(Collected data entries)
### src/rtl/i2c_key_rx_controller_if.sv
// ---------------------------------------------------------------------------
// i2c_key_rx_controller_if
// Bundles the timer strobes, receive byte, key handshake and status outputs
// of the I2C key receive controller.
//   master : the side that drives the timer strobes and key_ready
//            (bit/byte timer plus the downstream consumer, or a testbench)
//   slave  : the controller itself
// Signals:
//   start_found, stop_found      bus condition pulses
//   byte_received, ack_prep,
//   check_ack, ack_done          byte-phase strobes from the timer
//   rx_data[7:0]                 parallel byte from the receive shifter
//   key_ready                    downstream accept
//   start_byte_received          pulse back to the timer after an address ACK
//   sda_mode[1:0]                00 release, 01 drive low
//   key_data[15:0], key_valid    assembled key and its valid flag
//   overrun, busy                status
// ---------------------------------------------------------------------------
interface i2c_key_rx_controller_if;
    logic        start_found;
    logic        stop_found;
    logic        byte_received;
    logic        ack_prep;
    logic        check_ack;
    logic        ack_done;
    logic [7:0]  rx_data;
    logic        key_ready;
    logic        start_byte_received;
    logic [1:0]  sda_mode;
    logic [15:0] key_data;
    logic        key_valid;
    logic        overrun;
    logic        busy;

    modport master (
        output start_found, stop_found, byte_received, ack_prep, check_ack,
               ack_done, rx_data, key_ready,
        input  start_byte_received, sda_mode, key_data, key_valid, overrun,
               busy
    );

    modport slave (
        input  start_found, stop_found, byte_received, ack_prep, check_ack,
               ack_done, rx_data, key_ready,
        output start_byte_received, sda_mode, key_data, key_valid, overrun,
               busy
    );
endinterface

### src/rtl/i2c_key_rx_controller.sv
// ---------------------------------------------------------------------------
// i2c_key_rx_controller
// Write-only I2C slave receive sequencer. Follows the byte phases reported by
// the bit/byte timer, matches the address, drives the SDA ACK, and assembles
// pairs of data bytes into 16-bit keys offered downstream with valid/ready.
// Ports:
//   clk    system clock, rising edge
//   n_rst  asynchronous active-low reset
//   bus    i2c_key_rx_controller_if.slave (strobes in, key/status out)
// Parameter:
//   SLAVE_ADDR  7-bit bus address answered to (write direction only)
// ---------------------------------------------------------------------------
module i2c_key_rx_controller #(
    parameter logic [6:0] SLAVE_ADDR = 7'h2A
) (
    input  logic                          clk,
    input  logic                          n_rst,
    i2c_key_rx_controller_if.slave        bus
);

    typedef enum logic [2:0] {
        S_IDLE,
        S_ADDR,
        S_ADDR_ACK,
        S_DATA,
        S_DATA_ACK,
        S_IGNORE
    } state_t;

    localparam logic [1:0] SDA_RELEASE = 2'b00;
    localparam logic [1:0] SDA_LOW     = 2'b01;

    state_t      state_reg;
    state_t      state_next;

    logic        byte_idx_reg;     // 0: expecting key high byte, 1: low byte
    logic [7:0]  key_hi_reg;
    logic [7:0]  key_lo_reg;
    logic        ack_en_reg;       // current ACK phase drives SDA low
    logic        commit_reg;       // current ACK phase completes a key
    logic [1:0]  sda_mode_reg;
    logic        sbr_reg;
    logic [15:0] key_data_reg;
    logic        key_valid_reg;
    logic        overrun_reg;
    logic        busy_reg;

    logic        addr_match;
    logic        key_slot_free;
    logic        unused_check_ack;

    // The ACK-clock-high strobe carries no information for a write-only slave.
    assign unused_check_ack = bus.check_ack;

    assign addr_match    = (bus.rx_data[7:1] == SLAVE_ADDR) && !bus.rx_data[0];
    // The pending key will be gone by the time the new one is loaded if the
    // consumer takes it in this very cycle.
    assign key_slot_free = !key_valid_reg || bus.key_ready;

    // Next-state decode. START beats STOP, and both beat every timer strobe.
    always_comb begin
        state_next = state_reg;
        if (bus.start_found) begin
            state_next = S_ADDR;
        end else if (bus.stop_found) begin
            state_next = S_IDLE;
        end else begin
            case (state_reg)
                S_ADDR: begin
                    if (bus.byte_received) begin
                        state_next = addr_match ? S_ADDR_ACK : S_IGNORE;
                    end
                end
                S_ADDR_ACK, S_DATA_ACK: begin
                    if (bus.ack_done) begin
                        state_next = S_DATA;
                    end
                end
                S_DATA: begin
                    if (bus.byte_received) begin
                        state_next = S_DATA_ACK;
                    end
                end
                default: ;
            endcase
        end
    end

    always_ff @(posedge clk or negedge n_rst) begin
        if (!n_rst) begin
            state_reg     <= S_IDLE;
            byte_idx_reg  <= 1'b0;
            key_hi_reg    <= 8'h00;
            key_lo_reg    <= 8'h00;
            ack_en_reg    <= 1'b0;
            commit_reg    <= 1'b0;
            sda_mode_reg  <= SDA_RELEASE;
            sbr_reg       <= 1'b0;
            key_data_reg  <= 16'h0000;
            key_valid_reg <= 1'b0;
            overrun_reg   <= 1'b0;
            busy_reg      <= 1'b0;
        end else begin
            state_reg <= state_next;
            busy_reg  <= (state_next != S_IDLE);
            sbr_reg   <= 1'b0;

            // Handshake runs regardless of bus activity so a pending key
            // survives STOP/START. A load later in this block overrides it.
            if (key_valid_reg && bus.key_ready) begin
                key_valid_reg <= 1'b0;
            end

            if (bus.start_found) begin
                sda_mode_reg <= SDA_RELEASE;
                byte_idx_reg <= 1'b0;
                ack_en_reg   <= 1'b0;
                commit_reg   <= 1'b0;
                overrun_reg  <= 1'b0;
            end else if (bus.stop_found) begin
                sda_mode_reg <= SDA_RELEASE;
                byte_idx_reg <= 1'b0;
                ack_en_reg   <= 1'b0;
                commit_reg   <= 1'b0;
            end else begin
                case (state_reg)
                    S_ADDR: begin
                        if (bus.byte_received && addr_match) begin
                            sbr_reg      <= 1'b1;
                            byte_idx_reg <= 1'b0;
                            ack_en_reg   <= 1'b1;
                            commit_reg   <= 1'b0;
                        end
                    end

                    S_ADDR_ACK, S_DATA_ACK: begin
                        if (bus.ack_done) begin
                            sda_mode_reg <= SDA_RELEASE;
                            ack_en_reg   <= 1'b0;
                            commit_reg   <= 1'b0;
                            if (commit_reg) begin
                                key_data_reg  <= {key_hi_reg, key_lo_reg};
                                key_valid_reg <= 1'b1;
                                byte_idx_reg  <= 1'b0;
                            end
                        end else if (bus.ack_prep && ack_en_reg) begin
                            sda_mode_reg <= SDA_LOW;
                        end
                    end

                    S_DATA: begin
                        if (bus.byte_received) begin
                            if (!byte_idx_reg) begin
                                key_hi_reg   <= bus.rx_data;
                                byte_idx_reg <= 1'b1;
                                ack_en_reg   <= 1'b1;
                                commit_reg   <= 1'b0;
                            end else if (key_slot_free) begin
                                // byte_idx stays 1 until the key is loaded
                                key_lo_reg <= bus.rx_data;
                                ack_en_reg <= 1'b1;
                                commit_reg <= 1'b1;
                            end else begin
                                // Consumer still holds the last key: drop
                                // this one and NACK its second byte.
                                overrun_reg  <= 1'b1;
                                byte_idx_reg <= 1'b0;
                                ack_en_reg   <= 1'b0;
                                commit_reg   <= 1'b0;
                            end
                        end
                    end

                    default: ;
                endcase
            end
        end
    end

    assign bus.start_byte_received = sbr_reg;
    assign bus.sda_mode            = sda_mode_reg;
    assign bus.key_data            = key_data_reg;
    assign bus.key_valid           = key_valid_reg;
    assign bus.overrun             = overrun_reg;
    assign bus.busy                = busy_reg;

endmodule

### src/flat_wrapper.sv
// flat-port wrapper written by rule: the top's interface ports become plain ports
module i2c_key_rx_controller_flat 
#(
    parameter logic [6:0] SLAVE_ADDR = 7'h2A
)
  (clk, n_rst, bus_start_found, bus_stop_found, bus_byte_received, bus_ack_prep, bus_check_ack, bus_ack_done, bus_rx_data, bus_key_ready, bus_start_byte_received, bus_sda_mode, bus_key_data, bus_key_valid, bus_overrun, bus_busy);
  i2c_key_rx_controller_if bus_i ();
  input  logic clk;
  input  logic n_rst;
  input wire logic [$bits(bus_i.start_found)-1:0] bus_start_found;
  input wire logic [$bits(bus_i.stop_found)-1:0] bus_stop_found;
  input wire logic [$bits(bus_i.byte_received)-1:0] bus_byte_received;
  input wire logic [$bits(bus_i.ack_prep)-1:0] bus_ack_prep;
  input wire logic [$bits(bus_i.check_ack)-1:0] bus_check_ack;
  input wire logic [$bits(bus_i.ack_done)-1:0] bus_ack_done;
  input wire logic [$bits(bus_i.rx_data)-1:0] bus_rx_data;
  input wire logic [$bits(bus_i.key_ready)-1:0] bus_key_ready;
  output wire logic [$bits(bus_i.start_byte_received)-1:0] bus_start_byte_received;
  output wire logic [$bits(bus_i.sda_mode)-1:0] bus_sda_mode;
  output wire logic [$bits(bus_i.key_data)-1:0] bus_key_data;
  output wire logic [$bits(bus_i.key_valid)-1:0] bus_key_valid;
  output wire logic [$bits(bus_i.overrun)-1:0] bus_overrun;
  output wire logic [$bits(bus_i.busy)-1:0] bus_busy;
  assign bus_i.start_found = bus_start_found;
  assign bus_i.stop_found = bus_stop_found;
  assign bus_i.byte_received = bus_byte_received;
  assign bus_i.ack_prep = bus_ack_prep;
  assign bus_i.check_ack = bus_check_ack;
  assign bus_i.ack_done = bus_ack_done;
  assign bus_i.rx_data = bus_rx_data;
  assign bus_i.key_ready = bus_key_ready;
  assign bus_start_byte_received = bus_i.start_byte_received;
  assign bus_sda_mode = bus_i.sda_mode;
  assign bus_key_data = bus_i.key_data;
  assign bus_key_valid = bus_i.key_valid;
  assign bus_overrun = bus_i.overrun;
  assign bus_busy = bus_i.busy;
  i2c_key_rx_controller #(.SLAVE_ADDR(SLAVE_ADDR)) u_core (.clk(clk), .n_rst(n_rst), .bus(bus_i));
endmodule
### config.mk
export PLATFORM = sky130hd
export DESIGN_NAME = i2c_key_rx_controller_flat
export DESIGN_NICKNAME = d
export VERILOG_FILES = /design/src/rtl/i2c_key_rx_controller_if.sv /design/src/rtl/i2c_key_rx_controller.sv /design/src/flat_wrapper.sv
export SDC_FILE = /design/constraint.sdc
export NUM_CORES = 1
export LEC_CHECK = 0
export ABC_AREA = 1
export ABC_CLOCK_PERIOD_IN_PS = 2450
export CORE_MARGIN = 2
export CORE_UTILIZATION = 50
export DETAILED_ROUTE_END_ITERATION = 16
export GPL_TIMING_DRIVEN = 0
export HOLD_SLACK_MARGIN = 0.12
export PLACE_DENSITY_LB_ADDON = 0.05
export SYNTH_ARGS = -nofsm -noshare
export SYNTH_HDL_FRONTEND = slang
export SYNTH_SLANG_ARGS = --single-unit
### constraint.sdc
create_clock -name clk -period 2.45 [get_ports clk]
set_input_delay 0.49 -clock clk [delete_from_list [all_inputs] [get_ports clk]]
set_output_delay 0.49 -clock clk [all_outputs]
set_load 0.005 [all_outputs]
* Word-level counts from Yosys, hierarchy flattened
Cells that the tools add are included.
Word-level totals: register bits 44, input bits 17, output and inout port bits 22, word-level logic and storage cells 95
Operators by class: eq/ne operators 11, mux-type cells 47, bitwise gates (word level) 3, reductions and logical operators 22
Operators by type and width (count):
- 1-bit two-way mux | 32
- 5-bit AND reduction | 4
- 3-bit two-way mux | 6
- 2-bit two-way mux | 5
- 1-bit case mux with 3 select lines | 3
- 3-bit case mux with 3 select lines | 1
- 4-bit by 3-bit inequality test with 1-bit output, second input constant | 2
- 4-bit inequality test, second input constant | 2
- 7-bit by 6-bit == test with 1-bit output, second input constant | 1
- 3-bit by 2-bit == test with 1-bit output, second input constant | 2
- 6-bit AND reduction | 1
- 2-bit nonzero test | 3
- 3-bit nonzero test | 2
- 5-bit nonzero test | 1
- 1-bit logical AND | 4
- 2-bit inequality test, second input constant | 2
- 4-bit AND reduction | 1
- 4-bit nonzero test | 1
- 3-bit by 1-bit == test with 1-bit output, second input constant | 1
- 3-bit == test, second input constant | 1
- 1-bit NOT | 3
- 1-bit zero test | 2
- 2-bit AND reduction | 1
- 2-bit OR reduction | 1
- 1-bit logical OR | 1

* Longest topological paths before layout
Gate-level depths: netlist of the first run.
word-level depth 8, mapped depth 9, mapped depth without buffers 9

* Worst setup path after synthesis of the first run
OpenSTA, ideal clock, no wires.
path type input -> register, start point in bus_stop_found, end point reg u_core.key_lo_reg[6], library setup time 117 ps, data arrival time 1251 ps, required time 2333 ps, setup slack 1082 ps, stages on the path 6, buffers on the path 2, path through nor2_2 buf_4 nand4_4 buf_6 nand2_2 o21ai_2
Between the ends: word-level cells in the longest chain between the ends 2
Ends and longest elaborated chain:
- start, declared | line flat_wrapper.sv:11 | input wire logic [$bits(bus_i.stop_found)-1:0] bus_stop_found;
- 1-bit NOT (no line)
- 6-bit AND reduction (no line)
- end signal, assigned | line i2c_key_rx_controller.sv:160 | key_lo_reg <= bus.rx_data;
- end, declared | line i2c_key_rx_controller.sv:38 | logic [7:0] key_lo_reg;
Every way passes these cells. A chain may end at the register's enable or synchronous reset.

* Worst setup path after layout of the first run
start point reg u_core.key_data_reg[10] (netlist: u_core.bus.key_data[10]), end point out bus_key_data[10]
RTL lines:
- start, declared | line i2c_key_rx_controller.sv:43 | logic [15:0] key_data_reg;
- start signal, assigned | line i2c_key_rx_controller.sv:142 | key_data_reg <= {key_hi_reg, key_lo_reg};
- end, declared | line flat_wrapper.sv:20 | output wire logic [$bits(bus_i.key_data)-1:0] bus_key_data;
No word-level cell between the ends.

==> results.sh, run 1 <==
export IMPL_fmax_ghz=0.598
export IMPL_vias_in_the_first_global_route=1418
export IMPL_tritoncts="yes"
export IMPL_min_path_type="flip-flop to flip-flop"
export IMPL_finalCriticalPeriod_ns=1.67
export IMPL_core_region_area_um2=4030
export IMPL_post_cts_resize_count=0
export IMPL_dp_cells=309
export IMPL_synthesis_area_um2=2110
export IMPL_row_count=23
export IMPL_reg2reg_slack_ns=1.06
export IMPL_yosys_register_bits=43
export IMPL_clock_insertion_delay_worst_skew_ns=0.30
export IMPL_synth_warning_count=0
export IMPL_cap_viol_max_count=0
export IMPL_route_detailed_wl_per_inst_um=12.2
export IMPL_antenna_violations_before_repair=0
export IMPL_seqPwrFrac_pct=52.1
export IMPL_switching_share_pct=23.0
export IMPL_power_ir_vdd_worst_v=0.000301
export IMPL_rr_endpoint="u_core.bus.busy"
export IMPL_grt_max_degree=41
export IMPL_final_core_utilization_pct=66.2
export IMPL_final_max_slew_viol_count=0
export IMPL_family_with_the_most_delay_on_the_worst_path="buffers and inverters"
export IMPL_syn_area_per_cell_um2=9.49
export IMPL_synth_sequential_area_ratio_pct=51.1
export IMPL_path_depth=1
export IMPL_floorplan_initialDensity_pct=52.3
export IMPL_mapped_nets=239
export IMPL_design_final_nets=284
export IMPL_whs_path_depth=2
export IMPL_timing_reg2reg_worst_path_depth=7
export IMPL_post_route_drc_count=0
export IMPL_drt_total_wl_um=3880
export IMPL_largest_reg_flops=16
export IMPL_finalHoldViolCount=0
export IMPL_critical_path_required_ns=1.96
export IMPL_fin_hold_ws_ns=0.483
export IMPL_switchingPower_uw=320
export IMPL_finalSetupViolations=0
export IMPL_ys_top_cells_by_count="43 x dfrtp_1, 39 x nand2_1, 35 x inv_1"
export IMPL_hpwlAfterDp_um=2940
export IMPL_layout_stage_area_growth_over_the_synthesis_result_pct=26.6
export IMPL_clk_pin_slew_worst_paths_ns=0.08
export IMPL_r2r_start="u_core.state_reg[2]"
export IMPL_diode_count=0
export IMPL_endpoint_kind="output pin"
export IMPL_grt_overall_usage_pct=19.3
export IMPL_detail_route_antenna_nets=0
export IMPL_total_leakage_power_uw=0.00123
export IMPL_min_to="u_core.bus.key_data[2]"
export IMPL_clock_root_buffer="clkbuf_8"
export IMPL_htreeDepth=2
export IMPL_tritoncts_num_buffers=5
export IMPL_finish_cell_count_without_fillers=318
export IMPL_gp_congestion=0.851
export IMPL_critical_path_class="flip-flop to output pin"
export IMPL_critical_path_peak_fanout=2
export IMPL_buffer_ports_inserted=36
export IMPL_power_internal_uw=1070
export IMPL_post_route_cells_drive_above_1_share_pct=28.0
export IMPL_floorplan_die_height_um=68.9
export IMPL_synth_largest_area_cell="dfrtp_1"
export IMPL_ys_top_cells_by_area="dfrtp_1 51%, o21ai_2 10%, nand2_1 7.0%"
export IMPL_worstPathCellList="clkdlybuf4s50_1"
export IMPL_synth_lib_cells_used_distinct=25
export IMPL_clock_power_share_pct=39.3
export IMPL_crit_slowest_cell="clkdlybuf4s50_1"
export IMPL_setup_slack_ns=0.779
export IMPL_syn_instance_count=222
export IMPL_power_density_nw_per_um2=522
export IMPL_routed_via_count=1540
export IMPL_startpoint_kind_of_the_worst_setup_timing_path="flip-flop"
export IMPL_hold_start="u_core.bus.key_data[2]"
export IMPL_clock_path_buffers=2
export IMPL_die_area_um2=4750
export IMPL_most_common_cell_in_the_netlist="dfrtp_1"
export IMPL_detailedRoute_firstPassIterationCount=4
export IMPL_finalCritPeriodShare_pct=68.2
export IMPL_clock_skew_ns=0.00882
export IMPL_critPathMaxStageDelay_ns=0.51
export IMPL_post_layout_total_power_uw=1390
export IMPL_grt_ovfl_total=0
export IMPL_io_pin_count=39
export IMPL_arrival_ns=1.18
export IMPL_run_status="completed"
export IMPL_synthDominantCellAreaShare_pct=51.1
export IMPL_cts_sink_count=43
export IMPL_dominantRegCellSynth="dfrtp_1"
export IMPL_cp_buf_inv_count=1
export IMPL_placement_setup_worst_slack_ns=0.473
export IMPL_first_pass_grt_wire_length_um=6610
export IMPL_number_of_synthesized_flops_with_an_enable_pin=0
export IMPL_detail_route_iter0_violations=69
export IMPL_ys_async_sr_fraction_pct=100
export IMPL_die_w_um=68.9
export IMPL_power_combinational_fraction_pct=8.7
export IMPL_detail_route_vias_per_cell=4.84
export IMPL_rsz0062_at_grt="false"
==> tightest hold or removal path, delay by kind of cell (launching register included) <==
kind	cells	cell delay, ns
AND/OR/NAND/NOR	1	0.06
AO/OA/AOI/OAI	1	0.05
flip-flops	1	0.34
==> through the flow <==
stage | setup TNS [ns] | instance area [um^2]
after floorplan | 0 | 2110
after global placement | -9.75 | 2530
after detailed placement | 0 | 2540
after CTS | 0 | 2670
after global routing | 0 | 2670
final | 0 | 2670
==> power groups by stage <==
stage               logic, uW  registers [uW]  clock network, uW
global route              137             726                585
global placement          117             739                  0
CTS                       123             725                564
finish                    121             725                547
detailed placement        121             739                  0
floorplan                61.8             738                  0
==> cell type report <==
type,instances,area [um^2]
Buffer,7,71.3
Clock buffer,5,68.8
Clock inverter,3,43.8
Fill cell,360,1360
Inverter,40,150
Multi-Input combinational cell,132,808
Sequential cell,43,1080
Tap cell,50,62.6
Timing Repair Buffer,38,385
==> worst max path at each step <==
stage	slack, ns	start	endpoint
final	0.78	u_core.bus.key_data[10]	bus_key_data[10]
after global routing	0.59	bus_rx_data[1]	u_core.bus.busy
after CTS	0.76	u_core.bus.key_data[15]	bus_key_data[15]
after detailed placement	0.47	bus_rx_data[5]	u_core.bus.busy
after global placement	-0.23	n_rst	u_core.bus.key_data[9]
after floorplan	1.08	bus_stop_found	u_core.key_lo_reg[6]
==> logic make-up after synthesis <==
family	Yosys count	synth area share (%)
other cells	1	0.178
buf+inv	47	10.5
flops	43	51.1
simple gates	93	24.7
compound gates	38	13.5
==> metal layers <==
layer	track usage (%)	routed length [um]
met2	27.6	1730
met1	27.9	1930
met3	5.68	160
met5	0	0
met4	6.62	59
==> layout by cell type (no fill, tap or decap), types with 3 or more instances in the layout <==
cell,n
inv_2,5
buf_6,5
o21ai_2,25
nor2_1,9
nand4_1,4
nand2_2,17
nor2_2,3
o21ai_1,8
nand2_1,39
inv_1,35
dfrtp_1,43
clkdlybuf4s50_1,35
clkbuf_8,5
nand3_1,10
==> what timing repair did <==
action | 4_1_cts | 5_1_grt
hold buffers | 1 | 0
hold endpoints to repair | 3 | 0
setup buffers | 0 | 0
No activity file was read; power rests on OpenSTA's default activity.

• _WORK TO BE COMPLETED_: Starting at the first line of the data above, retype each line exactly until you reach the line containing "key receive controller.", and include that line too.

• _TASK RESPONSE_:
### src/rtl/i2c_key_rx_controller_if.sv
// ---------------------------------------------------------------------------
// i2c_key_rx_controller_if
// Bundles the timer strobes, receive byte, key handshake and status outputs
// of the I2C key receive controller.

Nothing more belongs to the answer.